Image Uploading Script

[Jumpy09]

Me and a friend are working on a nice secure Image Upload Script.

 

The Upload Class

<?php
class imageUploader
{
public $image; // [name], [type], [tmp_name], [error], [size]

public $maxFileSize;

public $imageExtension;

public function __construct($image, $max_file_size)
{
	$this->image = $image;

	$this->maxFileSize = $max_file_size;
}

public function isValidImage()
{
	$validExts = array("gif" => "image/gif", "jpeg" => "image/jpeg", "png" => "image/png");

	if(in_array(strtolower($this->image["type"]), $validExts) == true)
	{
		foreach($validExts as $name => $value)
		{
			if(strtolower($this->image["type"]) == $value)
			{
				$this->imageExtension = $name;

				break;	
			}
		}

		return true;
	}
	else
	{
		return false;
	}
}

public function isValidSize()
{
	if($this->image["size"] > $this->maxFileSize)
	{
		return false;	
	}
	else
	{
		return true;	
	}
}

public function uploadImage()
{
	if($this->image["error"] > 0)
	{
		$errors[] = "An error has occurred";
	}
	elseif($this->isValidImage() == false)
	{
		$errors[] = "Invalid file type.
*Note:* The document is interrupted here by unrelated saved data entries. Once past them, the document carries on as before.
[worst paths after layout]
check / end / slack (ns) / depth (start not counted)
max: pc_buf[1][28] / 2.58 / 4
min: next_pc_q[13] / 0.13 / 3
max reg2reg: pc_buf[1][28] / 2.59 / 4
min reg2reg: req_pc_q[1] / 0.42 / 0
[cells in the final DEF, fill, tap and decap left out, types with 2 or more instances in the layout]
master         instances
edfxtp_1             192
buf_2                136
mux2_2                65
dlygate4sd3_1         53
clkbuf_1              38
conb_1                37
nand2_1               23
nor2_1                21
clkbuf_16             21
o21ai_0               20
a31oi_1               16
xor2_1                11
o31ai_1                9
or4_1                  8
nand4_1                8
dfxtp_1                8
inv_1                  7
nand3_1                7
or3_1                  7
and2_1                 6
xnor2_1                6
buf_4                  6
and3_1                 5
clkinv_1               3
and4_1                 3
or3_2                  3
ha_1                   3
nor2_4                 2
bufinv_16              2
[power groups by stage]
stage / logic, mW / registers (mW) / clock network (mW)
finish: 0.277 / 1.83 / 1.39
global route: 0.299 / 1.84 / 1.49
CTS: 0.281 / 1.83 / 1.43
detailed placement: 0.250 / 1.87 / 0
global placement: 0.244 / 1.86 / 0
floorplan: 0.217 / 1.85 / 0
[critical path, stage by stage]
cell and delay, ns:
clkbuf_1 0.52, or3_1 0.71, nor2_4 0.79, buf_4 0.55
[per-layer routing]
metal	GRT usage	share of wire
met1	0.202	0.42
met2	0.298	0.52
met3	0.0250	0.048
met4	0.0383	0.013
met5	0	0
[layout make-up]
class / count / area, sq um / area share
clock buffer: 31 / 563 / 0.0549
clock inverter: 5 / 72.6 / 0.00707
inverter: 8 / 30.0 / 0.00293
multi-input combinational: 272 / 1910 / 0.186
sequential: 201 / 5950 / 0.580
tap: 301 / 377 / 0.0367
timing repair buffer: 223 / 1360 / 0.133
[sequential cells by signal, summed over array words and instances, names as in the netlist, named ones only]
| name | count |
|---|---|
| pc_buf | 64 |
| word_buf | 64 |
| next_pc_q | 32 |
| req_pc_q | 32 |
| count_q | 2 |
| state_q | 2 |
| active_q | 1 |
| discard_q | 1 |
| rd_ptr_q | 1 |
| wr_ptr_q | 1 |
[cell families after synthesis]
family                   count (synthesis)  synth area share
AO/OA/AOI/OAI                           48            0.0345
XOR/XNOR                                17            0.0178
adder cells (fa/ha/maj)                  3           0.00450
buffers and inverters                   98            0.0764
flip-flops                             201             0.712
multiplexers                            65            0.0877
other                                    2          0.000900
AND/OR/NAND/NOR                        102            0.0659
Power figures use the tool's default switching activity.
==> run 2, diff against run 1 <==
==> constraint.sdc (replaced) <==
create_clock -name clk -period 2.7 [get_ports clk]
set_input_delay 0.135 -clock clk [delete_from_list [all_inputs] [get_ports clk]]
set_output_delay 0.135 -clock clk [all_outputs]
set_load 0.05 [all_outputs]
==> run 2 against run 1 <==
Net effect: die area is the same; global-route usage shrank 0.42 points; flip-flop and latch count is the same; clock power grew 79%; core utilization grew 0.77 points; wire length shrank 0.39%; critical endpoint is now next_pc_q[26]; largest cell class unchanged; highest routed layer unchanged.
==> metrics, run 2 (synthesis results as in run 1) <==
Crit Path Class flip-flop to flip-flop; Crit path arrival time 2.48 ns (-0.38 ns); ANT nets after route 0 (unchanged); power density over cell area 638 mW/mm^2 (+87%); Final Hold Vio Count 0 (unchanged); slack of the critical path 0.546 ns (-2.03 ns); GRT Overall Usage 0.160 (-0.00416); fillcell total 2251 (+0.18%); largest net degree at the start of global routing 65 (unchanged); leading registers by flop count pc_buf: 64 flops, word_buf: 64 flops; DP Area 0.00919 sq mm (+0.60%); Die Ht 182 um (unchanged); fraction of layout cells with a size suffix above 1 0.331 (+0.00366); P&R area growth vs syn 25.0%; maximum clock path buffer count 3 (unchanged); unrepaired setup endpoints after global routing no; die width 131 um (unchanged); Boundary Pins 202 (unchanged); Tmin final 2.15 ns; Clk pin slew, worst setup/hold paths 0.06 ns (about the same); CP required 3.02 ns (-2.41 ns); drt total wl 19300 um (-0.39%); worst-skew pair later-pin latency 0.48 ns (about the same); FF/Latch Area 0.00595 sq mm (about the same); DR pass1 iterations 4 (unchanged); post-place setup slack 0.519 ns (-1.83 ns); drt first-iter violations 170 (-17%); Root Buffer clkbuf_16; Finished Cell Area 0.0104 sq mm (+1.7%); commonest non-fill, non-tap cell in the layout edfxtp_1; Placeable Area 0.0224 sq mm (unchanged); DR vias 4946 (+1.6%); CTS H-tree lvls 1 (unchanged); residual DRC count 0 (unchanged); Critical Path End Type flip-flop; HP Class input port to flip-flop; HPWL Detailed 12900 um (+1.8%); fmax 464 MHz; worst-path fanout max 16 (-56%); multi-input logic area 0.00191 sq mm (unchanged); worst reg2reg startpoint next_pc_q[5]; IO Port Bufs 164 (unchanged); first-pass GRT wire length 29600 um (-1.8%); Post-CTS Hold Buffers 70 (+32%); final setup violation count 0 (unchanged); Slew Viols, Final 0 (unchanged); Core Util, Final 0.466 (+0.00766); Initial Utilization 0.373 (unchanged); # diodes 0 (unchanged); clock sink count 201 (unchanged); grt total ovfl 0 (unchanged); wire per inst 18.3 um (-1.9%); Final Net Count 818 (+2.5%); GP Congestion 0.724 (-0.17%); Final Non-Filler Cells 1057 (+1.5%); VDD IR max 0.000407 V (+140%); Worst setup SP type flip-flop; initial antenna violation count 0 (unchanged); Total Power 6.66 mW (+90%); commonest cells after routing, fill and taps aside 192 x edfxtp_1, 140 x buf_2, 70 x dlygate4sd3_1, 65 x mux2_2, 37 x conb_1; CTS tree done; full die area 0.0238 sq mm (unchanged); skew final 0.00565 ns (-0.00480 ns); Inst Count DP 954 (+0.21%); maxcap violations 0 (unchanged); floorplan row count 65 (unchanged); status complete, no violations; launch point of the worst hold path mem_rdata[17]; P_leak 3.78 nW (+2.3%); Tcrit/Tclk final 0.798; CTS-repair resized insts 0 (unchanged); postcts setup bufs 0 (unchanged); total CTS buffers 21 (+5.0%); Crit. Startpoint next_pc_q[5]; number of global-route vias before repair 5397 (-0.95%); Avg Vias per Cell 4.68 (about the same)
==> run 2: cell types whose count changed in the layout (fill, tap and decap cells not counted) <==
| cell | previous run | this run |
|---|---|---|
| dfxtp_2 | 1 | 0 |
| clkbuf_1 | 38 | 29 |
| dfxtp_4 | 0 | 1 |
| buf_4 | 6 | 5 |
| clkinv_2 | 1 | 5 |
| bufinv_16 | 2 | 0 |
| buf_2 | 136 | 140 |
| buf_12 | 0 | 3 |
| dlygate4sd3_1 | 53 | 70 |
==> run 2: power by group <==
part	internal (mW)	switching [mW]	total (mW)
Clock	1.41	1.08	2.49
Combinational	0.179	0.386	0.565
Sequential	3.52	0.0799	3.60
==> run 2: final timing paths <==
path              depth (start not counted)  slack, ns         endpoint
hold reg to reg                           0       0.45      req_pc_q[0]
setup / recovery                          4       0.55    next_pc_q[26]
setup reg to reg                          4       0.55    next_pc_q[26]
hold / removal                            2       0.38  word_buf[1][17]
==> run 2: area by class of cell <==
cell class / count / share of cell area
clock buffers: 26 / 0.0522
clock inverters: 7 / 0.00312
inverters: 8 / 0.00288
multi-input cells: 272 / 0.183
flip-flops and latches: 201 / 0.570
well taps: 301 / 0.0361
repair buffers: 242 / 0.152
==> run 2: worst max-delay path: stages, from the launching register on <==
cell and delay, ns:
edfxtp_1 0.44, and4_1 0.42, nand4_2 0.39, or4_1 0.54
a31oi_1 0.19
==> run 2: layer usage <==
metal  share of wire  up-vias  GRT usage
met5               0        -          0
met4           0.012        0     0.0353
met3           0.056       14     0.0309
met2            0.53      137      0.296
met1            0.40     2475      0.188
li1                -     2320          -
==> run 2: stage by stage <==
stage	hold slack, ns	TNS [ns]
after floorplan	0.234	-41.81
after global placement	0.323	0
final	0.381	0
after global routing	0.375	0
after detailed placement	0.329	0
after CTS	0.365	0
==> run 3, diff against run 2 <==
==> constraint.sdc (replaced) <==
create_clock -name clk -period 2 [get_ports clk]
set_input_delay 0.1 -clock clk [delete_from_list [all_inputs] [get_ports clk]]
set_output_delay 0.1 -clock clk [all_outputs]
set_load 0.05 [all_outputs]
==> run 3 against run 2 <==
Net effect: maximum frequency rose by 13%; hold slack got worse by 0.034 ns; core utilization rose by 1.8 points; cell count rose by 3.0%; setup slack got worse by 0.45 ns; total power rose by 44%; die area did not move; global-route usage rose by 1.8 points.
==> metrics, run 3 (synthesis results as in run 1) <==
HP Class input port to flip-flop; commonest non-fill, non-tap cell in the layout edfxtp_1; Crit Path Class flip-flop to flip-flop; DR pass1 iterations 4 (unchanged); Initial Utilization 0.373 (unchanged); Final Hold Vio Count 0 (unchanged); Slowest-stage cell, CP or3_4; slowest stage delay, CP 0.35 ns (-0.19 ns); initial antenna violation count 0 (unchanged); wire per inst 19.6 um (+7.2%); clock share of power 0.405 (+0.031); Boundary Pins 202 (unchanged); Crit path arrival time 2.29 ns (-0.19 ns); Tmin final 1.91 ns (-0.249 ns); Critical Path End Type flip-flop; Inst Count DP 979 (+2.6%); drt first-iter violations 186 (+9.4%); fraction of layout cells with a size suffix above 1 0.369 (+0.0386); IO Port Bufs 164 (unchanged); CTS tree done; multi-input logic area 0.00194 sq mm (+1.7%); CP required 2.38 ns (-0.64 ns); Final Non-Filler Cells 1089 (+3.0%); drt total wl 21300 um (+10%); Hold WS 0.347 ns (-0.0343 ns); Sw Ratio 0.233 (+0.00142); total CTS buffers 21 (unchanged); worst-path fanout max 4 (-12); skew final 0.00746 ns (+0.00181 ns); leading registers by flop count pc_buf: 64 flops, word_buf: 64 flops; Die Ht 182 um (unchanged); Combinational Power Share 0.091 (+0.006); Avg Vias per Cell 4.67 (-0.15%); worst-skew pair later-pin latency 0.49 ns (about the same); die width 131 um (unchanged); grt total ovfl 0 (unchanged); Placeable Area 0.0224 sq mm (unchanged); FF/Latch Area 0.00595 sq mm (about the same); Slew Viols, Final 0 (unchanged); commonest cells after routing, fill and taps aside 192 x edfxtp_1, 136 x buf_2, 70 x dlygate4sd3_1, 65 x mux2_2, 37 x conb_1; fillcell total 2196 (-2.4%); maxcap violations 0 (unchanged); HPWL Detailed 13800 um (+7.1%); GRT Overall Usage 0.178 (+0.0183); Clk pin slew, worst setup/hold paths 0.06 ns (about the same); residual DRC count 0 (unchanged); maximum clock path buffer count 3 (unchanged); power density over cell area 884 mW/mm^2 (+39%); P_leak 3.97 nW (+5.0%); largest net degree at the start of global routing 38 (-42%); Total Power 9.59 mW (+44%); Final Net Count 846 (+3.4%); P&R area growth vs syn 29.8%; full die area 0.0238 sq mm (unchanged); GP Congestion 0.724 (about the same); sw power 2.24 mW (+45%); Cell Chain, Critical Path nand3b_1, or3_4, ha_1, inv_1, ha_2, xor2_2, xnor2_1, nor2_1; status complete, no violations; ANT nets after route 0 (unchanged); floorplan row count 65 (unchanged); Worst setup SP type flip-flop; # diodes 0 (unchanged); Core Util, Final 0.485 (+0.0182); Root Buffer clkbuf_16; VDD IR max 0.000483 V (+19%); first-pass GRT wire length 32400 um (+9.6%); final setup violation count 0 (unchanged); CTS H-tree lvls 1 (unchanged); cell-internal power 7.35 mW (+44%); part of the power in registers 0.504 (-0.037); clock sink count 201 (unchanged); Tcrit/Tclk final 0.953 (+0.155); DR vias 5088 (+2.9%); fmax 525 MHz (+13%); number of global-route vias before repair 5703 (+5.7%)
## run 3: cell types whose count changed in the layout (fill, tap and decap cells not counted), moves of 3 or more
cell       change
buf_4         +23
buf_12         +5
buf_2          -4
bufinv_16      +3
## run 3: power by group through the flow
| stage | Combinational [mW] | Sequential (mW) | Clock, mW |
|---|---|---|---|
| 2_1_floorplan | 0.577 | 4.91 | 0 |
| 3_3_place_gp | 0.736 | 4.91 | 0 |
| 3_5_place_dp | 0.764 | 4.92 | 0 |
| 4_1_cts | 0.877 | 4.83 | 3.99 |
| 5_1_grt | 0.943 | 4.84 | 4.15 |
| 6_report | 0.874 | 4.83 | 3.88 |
===== config.mk =====
export PLATFORM = sky130hd
export DESIGN_NAME = branch_predictor
export DESIGN_NICKNAME = d
export VERILOG_FILES = /design/src/common/branch_types_pkg.sv /design/src/common/pred_bus_pkg.sv /design/src/hw/branch_predictor.sv /design/src/hw/history_table.sv /design/src/hw/predictor_ctrl.sv /design/src/hw/target_buffer.sv
export SDC_FILE = /design/constraint.sdc
export NUM_CORES = 1
export LEC_CHECK = 0
export CORE_AREA = 3 3 248 128
export CTS_BUF_LIST = sky130_fd_sc_hd__clkbuf_16
export CTS_CLUSTER_DIAMETER = 100
export DETAILED_ROUTE_END_ITERATION = 16
export DIE_AREA = 0 0 251 131
export DONT_BUFFER_PORTS = 1
export HOLD_SLACK_MARGIN = 0.12
export PLACE_DENSITY = 0.72
export SLEW_MARGIN = 20
export SYNTH_ARGS = -nofsm -noshare
export SYNTH_HDL_FRONTEND = slang
export SYNTH_SLANG_ARGS = --single-unit
export TNS_END_PERCENT = 100

===== constraint.sdc =====
create_clock -name clk -period 11 [get_ports clk]
set_clock_uncertainty 0.1 [all_clocks]
set_input_delay 0.55 -clock clk [delete_from_list [all_inputs] [get_ports clk]]
set_output_delay 0.55 -clock clk [all_outputs]
set_load 0.05 [all_outputs]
Only use JPG, GIF or PNG";
	}
	elseif($this->isValidSize() == false)
	{
		$errors[] = "Max file size exceeded.";	
	}

	if(count((array) $errors) == 0)
	{
		move_uploaded_file($this->image["tmp_name"], "Images/" . $this->generateName(rand(10, 15)) . time() . "." . $this->imageExtension);
	}
	else
	{
		echo implode("<br />", $errors);
	}
}

public function createThumbnails()
{

}

public function resizeImage($size_y, $size_x)
{

}

public function generateName($length)
{
	$randstr = "";
        
	for ($i = 0; $i < $length; $i++)
	{
		$randnum = mt_rand(0, 61);
            
		if ($randnum < 10)
		{
			$randstr .= chr($randnum + 48);
		}
		elseif ($randnum < 36)
		{
			$randstr .= chr($randnum + 55);
		}
		else
		{
			$randstr .= chr($randnum + 61);
		}
	}
	return $randstr;
}
}
?>

 

The Everyday HTML

<form action="" method="post" enctype="multipart/form-data">	
<table>
	<tr>
		<td>Image</td>
		<td><input type="file" name="file" id="file" /></td>
		<td><input type="submit" name="submit" value="Submit" /></td>
	</tr>
</table>
</form>

 

My friend did most of the work, but had to go to sleep.  My problem is I have a deadline to finish this in under 3 hours for use on my website.

 

What I need it to do is create thumbnails in a /Thumbnail/ sub-folder, with thumbnails being cropped to 100px x 100px.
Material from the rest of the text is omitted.